首脳の報酬

 麻生首相がこだわる「日本の総理大臣」の年収とはどのぐらいのものなのだろうか。世界各国の首脳の報酬と比べながらみてみたい。

「あと20年、総理ができるかな」――。麻生首相は14日、山口武平・自民党茨城県連会長の米寿を祝う会に参加した際にこんな「冗談」を言ったようだ。この「20年」発言は68歳の首相が山口会長にあやかり、米寿でも現役を続けていたいとの願いが込められていたということだが。

 支持率が20%以下に落ち込み苦しい立場の首相だが、可能な限り長く続けたいというのは本音だろう。では麻生首相がそこまでこだわる日本の総理大臣の年収とはどのぐらいのものなのだろうか。世界各国の首脳の報酬と比べながらみてみたい。

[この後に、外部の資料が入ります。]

===== src/hdl/agc_pkg.sv =====
// Constants and types shared by the gain loop and its output buffer
package agc_pkg;
  // ****************************************************************
  // Loop parameter word layout
  // ****************************************************************
  localparam int DISABLE_BIT   = 31;
  localparam int FRAC_CODE_LSB = 27;
  localparam int FRAC_CODE_W   = 4;
  localparam int SHIFT_CODE_LSB = 24;
  localparam int SHIFT_CODE_W  = 3;
  localparam int THRESH_LSB    = 16;
  localparam int UPPER_LSB     = 8;
  localparam int LOWER_LSB     = 0;
  localparam int PARAM_W       = 32;

  // ****************************************************************
  // Widths and formats
  // ****************************************************************
  localparam int MAG_W      = 8;
  localparam int WORD_W     = 8;
  localparam int MANT_W     = 6;
  localparam int EXP_W      = 2;
  localparam int ERR_W      = 11;
  localparam int ACC_FRAC   = 8;
  localparam int ACC_W      = WORD_W + ACC_FRAC;
  localparam int BASE_SHIFT = 2;
  localparam int IQ_W       = 10;
  localparam int OUT_W      = 15;
  localparam int FIFO_DEPTH = 32;

  // ****************************************************************
  // Loop sequencing
  // ****************************************************************
  typedef enum logic [1:0]
  {
    ST_INIT  = 2'b01,
    ST_TRACK = 2'b10
  } state_type;
endpackage


===== src/hdl/stream_if.sv =====
// Valid/ready stream carrier between the loop core and its buffer
`timescale 1ns/10ps
interface stream_if #(parameter int WIDTH = 8) ();
  logic [WIDTH-1:0] data;
  logic             valid;
  logic             ready;

  modport src
  (
    output data,
    output valid,
    input  ready
  );
  modport snk
  (
    input  data,
    input  valid,
    output ready
  );
endinterface


===== src/hdl/agc_fifo.sv =====
// Synchronous FIFO holding gain-adjusted I/Q pairs
`timescale 1ns/10ps
module agc_fifo #(
  parameter int WIDTH = 30,
  parameter int DEPTH = agc_pkg::FIFO_DEPTH
) (
  input  wire logic ref_clk,
  input  wire logic rst_n,
  stream_if.snk     wr,
  stream_if.src     rd
);
  localparam int PW = $clog2(DEPTH);

  // ****************************************************************
  // Parameter check
  // ****************************************************************
  if (DEPTH < 2 || (1 << PW) != DEPTH || WIDTH < 1)
  begin : g_bad
    $error("agc_fifo: DEPTH must be a power of two of at least 2");
  end

  typedef struct packed {
    logic [PW-1:0] wp;
    logic [PW-1:0] rp;
    logic [PW:0]   cnt;
  } fifo_type;

  fifo_type         s_r;
  fifo_type         s_nxt;
  logic [WIDTH-1:0] mem [DEPTH];
  logic             push;
  logic             pop;

  // ****************************************************************
  // Handshakes
  // ****************************************************************
  // Full and empty come straight from the count, so no slot is wasted
  assign wr.ready = (s_r.cnt != (PW+1)'(DEPTH));
  assign rd.valid = (s_r.cnt != '0);
  assign rd.data  = mem[s_r.rp];
  assign push     = wr.valid && wr.ready;
  assign pop      = rd.valid && rd.ready;

  always_comb
  begin
    s_nxt = s_r;
    if (push)
    begin
      s_nxt.wp = s_r.wp + 1'b1;
    end
    if (pop)
    begin
      s_nxt.rp = s_r.rp + 1'b1;
    end
    if (push && !pop)
    begin
      s_nxt.cnt = s_r.cnt + 1'b1;
    end
    else if (pop && !push)
    begin
      s_nxt.cnt = s_r.cnt - 1'b1;
    end
  end

  always_ff @(posedge ref_clk or negedge rst_n)
  begin
    if (!rst_n)
    begin
      s_r <= '0;
    end
    else
    begin
      s_r <= s_nxt;
    end
  end

  // Storage has no reset; contents are only read behind valid
  always_ff @(posedge ref_clk)
  begin
    if (push)
    begin
      mem[s_r.wp] <= wr.data;
    end
  end
endmodule
### src/hdl/sac_pkg.sv
`default_nettype none
package sac_pkg;
    // ************************************
    // Register map (byte addresses)
    // ************************************
    localparam int ADR_W = 8;
    localparam logic [7:0] OFF_CTL = 8'h00;
    localparam logic [7:0] OFF_RES = 8'h04;
    localparam logic [7:0] OFF_IST = 8'h08;
    localparam logic [7:0] OFF_IMK = 8'h0C;

    // ************************************
    // Status and control fields
    // ************************************
    localparam int CC_BIT = 7;
    localparam int RC_BIT = 6;
    localparam int ON_BIT = 5;
    localparam int CH_LSB = 0;
    localparam int CH_W = 3;
    localparam logic [2:0] CH_RESET = 3'h0;
    localparam logic [2:0] CH_EXT0 = 3'h0;
    localparam logic [2:0] CH_EXT1 = 3'h1;
    localparam int PA_EXT0_BIT = 4;
    localparam int PA_EXT1_BIT = 5;

    // ************************************
    // Interrupt status bits
    // ************************************
    localparam int IRQ_W = 2;
    localparam int IRQ_DONE = 0;
    localparam int IRQ_ABORT = 1;

    // ************************************
    // Timing
    // ************************************
    localparam int RES_W = 8;
    localparam int STEP_W = 5;
    localparam logic [4:0] LAST_STEP = 5'h1F;
    localparam int RESTART_CYCLES = 256;
    localparam int SETTLE_W = 16;
endpackage
`default_nettype wire

### src/hdl/sac_sar_core.sv
`timescale 1ns/1ns
`default_nettype none
module sac_sar_core
(
    input wire logic clk,
    input wire logic rst,
    input wire logic tick,
    input wire logic start,
    input wire logic abort,
    input wire logic comp_in,
    output logic [sac_pkg::RES_W-1:0] dac_code,
    output logic sample_hold,
    output logic done,
    output logic [sac_pkg::RES_W-1:0] result
);
    typedef struct packed {
        logic busy;
        logic [sac_pkg::STEP_W-1:0] step;
        logic [sac_pkg::RES_W-1:0] dac;
        logic [sac_pkg::RES_W-1:0] sar;
        logic [sac_pkg::RES_W-1:0] result;
        logic sample;
        logic done;
    } sac_core_t;

    sac_core_t st_reg;
    sac_core_t st_next;

    function automatic logic [sac_pkg::RES_W-1:0] trial_mask(input logic [4:0] step);
        trial_mask = 8'h80 >> step[4:2];
    endfunction

    always_comb
    begin
        st_next = st_reg;
        st_next.sample = 1'b0;
        st_next.done = 1'b0;
        if (abort)
        begin
            st_next.busy = 1'b0;
            st_next.step = '0;
            st_next.dac = '0;
            st_next.sar = '0;
        end
        else if (start)
        begin
            st_next.busy = 1'b1;
            st_next.step = '0;
            st_next.dac = '0;
            st_next.sar = '0;
        end
        else if (st_reg.busy && tick)
        begin
            // Sample once, then hold it for all eight trials
            if (st_reg.step == '0)
            begin
                st_next.sample = 1'b1;
            end
            if (st_reg.step[1:0] == 2'b01)
            begin
                st_next.dac = st_reg.sar | trial_mask(st_reg.step);
            end
            // Comparator high keeps the trial bit; at full scale all bits stay
            if (st_reg.step[1:0] == 2'b11 && comp_in)
            begin
                st_next.sar = st_reg.dac;
            end
            if (st_reg.step == sac_pkg::LAST_STEP)
            begin
                st_next.result = comp_in ? st_reg.dac : st_reg.sar;
                st_next.done = 1'b1;
                st_next.sar = '0;
                st_next.step = '0;
            end
            else
            begin
                st_next.step = st_reg.step + 5'h01;
            end
        end
    end

    always_ff @(posedge clk)
    begin
        if (rst)
        begin
            st_reg <= '0;
        end
        else
        begin
            st_reg <= st_next;
        end
    end

    assign dac_code = st_reg.dac;
    assign sample_hold = st_reg.sample;
    assign done = st_reg.done;
    assign result = st_reg.result;
endmodule // sac_sar_core
`default_nettype wire

### src/hdl/sac_adc_top.sv
// Summary of operation
// - The converter builds an 8-bit code by successive approximation against a trial level.
// - Full-scale input gives all ones, ground gives all zeros, overrange saturates silently.
// - One conversion takes exactly 32 converter clock ticks on the bus clock.
// - Below 1 MHz bus clock software selects the RC oscillator to clock the converter.
// - With the RC oscillator, completion is signalled by the complete flag that software polls.
// - The input is sampled once at the start of each conversion and then held.
// - A multiplexer routes one of two external inputs, shared with port A bits 4 and 5.
// - The converter keeps running normally during wait mode.
// - Stop mode halts the converter and aborts any conversion in progress.
// - After stop a built-in restart delay lets the converter settle before converting.
// - The complete flag sets on a result and clears on channel write, result read or power off.
// - Conversions repeat every 32 ticks, overwriting the result, until control is rewritten.
// - Channel codes 0 and 1 pick external inputs, 4 to 6 references, others are undefined.
// - With the converter on and a shared channel selected, the pin reads zero or its latch.
//
// Our own choices: the address map and the Wishbone slave port.
`timescale 1ns/1ns
`default_nettype none
module sac_adc_top
#(
    parameter int RESTART_CYCLES = sac_pkg::RESTART_CYCLES
)
(
    input wire logic REF_CLK,
    input wire logic RST,
    input wire logic WB_CYC_I,
    input wire logic WB_STB_I,
    input wire logic WB_WE_I,
    input wire logic [sac_pkg::ADR_W-1:0] WB_ADR_I,
    input wire logic [3:0] WB_SEL_I,
    input wire logic [31:0] WB_DAT_I,
    output logic WB_ACK_O,
    output logic [31:0] WB_DAT_O,
    output logic IRQ,
    input wire logic RC_OSC_CLK,
    input wire logic STOP_MODE,
    input wire logic COMP_IN,
    output logic [7:0] DAC_CODE,
    output logic SAMPLE_HOLD,
    output logic [2:0] MUX_SEL,
    output logic ANALOG_EN,
    output logic RC_OSC_EN,
    input wire logic [7:0] PORTA_PIN,
    input wire logic [7:0] PORTA_DDR,
    input wire logic [7:0] PORTA_LATCH,
    output logic [7:0] PORTA_READ
);
    // ************************************
    // State
    // ************************************
    typedef struct packed {
        logic rc_sel;
        logic power_on;
        logic [sac_pkg::CH_W-1:0] channel;
        logic cc;
        logic [sac_pkg::IRQ_W-1:0] ist;
        logic [sac_pkg::IRQ_W-1:0] imk;
        logic irq;
        logic ack;
        logic [31:0] dat;
        logic rc_s1;
        logic rc_s2;
        logic rc_prev;
        logic start;
        logic pend;
        logic stopped;
        logic [sac_pkg::SETTLE_W-1:0] settle;
        logic [2:0] mux;
        logic aen;
        logic rcen;
        logic [7:0] porta;
    } sac_top_t;

    sac_top_t st_reg;
    sac_top_t st_next;

    logic core_tick;
    logic core_abort;
    logic core_done;
    logic [7:0] core_result;
    logic wb_req;
    logic wb_commit;
    logic [7:0] ctl_view;
    logic ctl_write;

    function automatic logic is_shared(input logic [2:0] ch, input logic [2:0] code);
        is_shared = (ch == code);
    endfunction

    // RC clock edge: first flop feeds only the second
    assign core_tick = st_reg.rc_sel ? (st_reg.rc_s2 & ~st_reg.rc_prev) : 1'b1;
    assign core_abort = ~st_reg.power_on | STOP_MODE | st_reg.stopped;
    assign wb_req = WB_CYC_I & WB_STB_I;
    assign wb_commit = wb_req & st_reg.ack;
    assign ctl_write = wb_commit & WB_WE_I & WB_SEL_I[0] & (WB_ADR_I == sac_pkg::OFF_CTL);
    assign ctl_view = {st_reg.cc, st_reg.rc_sel, st_reg.power_on, 2'b00, st_reg.channel};

    sac_sar_core u_core
    (
        .clk(REF_CLK),
        .rst(RST),
        .tick(core_tick),
        .start(st_reg.start),
        .abort(core_abort),
        .comp_in(COMP_IN),
        .dac_code(DAC_CODE),
        .sample_hold(SAMPLE_HOLD),
        .done(core_done),
        .result(core_result)
    );

    always_comb
    begin
        st_next = st_reg;
        st_next.start = 1'b0;
        // ************************************
        // Synchronizer
        // ************************************
        st_next.rc_s1 = RC_OSC_CLK;
        st_next.rc_s2 = st_reg.rc_s1;
        st_next.rc_prev = st_reg.rc_s2;

        // ************************************
        // Bus slave
        // ************************************
        // Ack one cycle after request; write lands on the edge that sees ack
        st_next.ack = wb_req & ~st_reg.ack;
        if (wb_req && !st_reg.ack)
        begin
            unique case (WB_ADR_I)
                sac_pkg::OFF_CTL: st_next.dat = {24'h00_0000, ctl_view};
                sac_pkg::OFF_RES: st_next.dat = {24'h00_0000, core_result};
                sac_pkg::OFF_IST: st_next.dat = {30'h0000_0000, st_reg.ist};
                sac_pkg::OFF_IMK: st_next.dat = {30'h0000_0000, st_reg.imk};
                default: st_next.dat = 32'h0000_0000;
            endcase
        end
        if (wb_commit && !WB_WE_I && WB_ADR_I == sac_pkg::OFF_RES)
        begin
            st_next.cc = 1'b0;
        end
        if (wb_commit && WB_WE_I && WB_SEL_I[0])
        begin
            unique case (WB_ADR_I)
                sac_pkg::OFF_CTL:
                begin
                    st_next.rc_sel = WB_DAT_I[sac_pkg::RC_BIT];
                    st_next.power_on = WB_DAT_I[sac_pkg::ON_BIT];
                    st_next.channel = WB_DAT_I[sac_pkg::CH_LSB +: sac_pkg::CH_W];
                    st_next.cc = 1'b0;
                    // A control write with the power bit set restarts continuous conversion
                    st_next.pend = WB_DAT_I[sac_pkg::ON_BIT];
                end
                sac_pkg::OFF_IST: st_next.ist = st_reg.ist & ~WB_DAT_I[sac_pkg::IRQ_W-1:0];
                sac_pkg::OFF_IMK: st_next.imk = WB_DAT_I[sac_pkg::IRQ_W-1:0];
                default: st_next.imk = st_reg.imk;
            endcase
        end
        if (!st_next.power_on)
        begin
            st_next.cc = 1'b0;
            st_next.pend = 1'b0;
        end

        // ************************************
        // Stop and restart delay
        // ************************************
        // Wait mode has no input here: the converter simply keeps going
        if (STOP_MODE)
        begin
            // Powered means converting: a power-on write starts a run, except one made in the last cycle of stop mode while power was off
            if (!st_reg.stopped && st_reg.power_on)
            begin
                st_next.ist[sac_pkg::IRQ_ABORT] = 1'b1;
            end
            st_next.stopped = 1'b1;
            st_next.settle = 16'(RESTART_CYCLES);
            st_next.pend = st_reg.power_on;
        end
        else if (st_reg.stopped)
        begin
            if (st_reg.settle == '0)
            begin
                st_next.stopped = 1'b0;
            end
            else
            begin
                st_next.settle = st_reg.settle - 16'h0001;
            end
        end
        else if (st_next.pend)
        begin
            st_next.start = 1'b1;
            st_next.pend = 1'b0;
        end

        // ************************************
        // Completion; set wins over the result-read clear
        // ************************************
        // Done of a run cut short by a control write belongs to the old channel
        if (core_done && !core_abort && !st_reg.start && !ctl_write)
        begin
            st_next.cc = 1'b1;
            st_next.ist[sac_pkg::IRQ_DONE] = 1'b1;
        end
        st_next.irq = |(st_next.ist & st_next.imk);

        // ************************************
        // Analog controls and port A view
        // ************************************
        st_next.mux = st_next.channel;
        st_next.aen = st_next.power_on & ~STOP_MODE;
        // Oscillator left to software; only stop forces it off
        st_next.rcen = st_next.rc_sel & ~STOP_MODE;
        st_next.porta = PORTA_PIN;
        for (int i = 0; i < 8; i++)
        begin
            if (PORTA_DDR[i])
            begin
                st_next.porta[i] = PORTA_LATCH[i];
            end
        end
        if (st_next.power_on && !PORTA_DDR[sac_pkg::PA_EXT0_BIT]
            && is_shared(st_next.channel, sac_pkg::CH_EXT0))
        begin
            st_next.porta[sac_pkg::PA_EXT0_BIT] = 1'b0;
        end
        if (st_next.power_on && !PORTA_DDR[sac_pkg::PA_EXT1_BIT]
            && is_shared(st_next.channel, sac_pkg::CH_EXT1))
        begin
            st_next.porta[sac_pkg::PA_EXT1_BIT] = 1'b0;
        end
    end

    always_ff @(posedge REF_CLK)
    begin
        if (RST)
        begin
            st_reg <= '0;
        end
        else
        begin
            st_reg <= st_next;
        end
    end

    assign WB_ACK_O = st_reg.ack;
    assign WB_DAT_O = st_reg.dat;
    assign IRQ = st_reg.irq;
    assign MUX_SEL = st_reg.mux;
    assign ANALOG_EN = st_reg.aen;
    assign RC_OSC_EN = st_reg.rcen;
    assign PORTA_READ = st_reg.porta;
endmodule // sac_adc_top
`default_nettype wire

 総務省の資料によると麻生首相の年収は4022万円。08年9月に就任し、まだ半年にも満たないが通年で換算するとこの額になる。日本の上場企業の取締役では年収が1億円を超えるケースも少なくないので、メディアに叩かれ激務にさらされる国家のトップの報酬としては見合わないと麻生首相自身は思っているかもしれない。

 しかし世界の政治リーダーの1年間の報酬をみてみると退任を間近に控えた米国のブッシュ大統領は40万ドル(3600万円)、英国のブラウン首相は34万ドル(3100万円)、フランスのサルコジ大統領は32万ドル(2900万円)と軒並み麻生首相よりも下回っている。またインドネシアのユドヨノ大統領は2万7000ドル(240万円)、フィリピンのアロヨ大統領は5800ドル(52万円)と日本のサラリーマンの平均年収より低い。これらの額は政治家としての報酬で、個人の資産運用や会社経営などの副業の収入は加算していないが、麻生首相の給料は世界の政治家の中ではトップクラスと言うことができる。他にも各都道府県の資料によると日本の国会議員の報酬は2193万円(08年)、東京都の石原都知事は2736万円(07年)、宮崎県の東国原知事は1482万(07年)となっている。

 ちなみに英政界を引退したブレア前首相は07年6月の首相辞任後に大手銀行の非常勤顧問や講演旅行で推定収入600万ポンド(約7億9800万円)を得たと報道されたことがあった。米国の08年のCEO(最高経営責任者)の平均年収も1420万ドル(12億7800万円)となっており政治家と比べると「超」がつくほど高収入だ。やはり政治家という職業は国家、国民のために働くことに充実感を得られるような人でないと務まらないのかもしれない。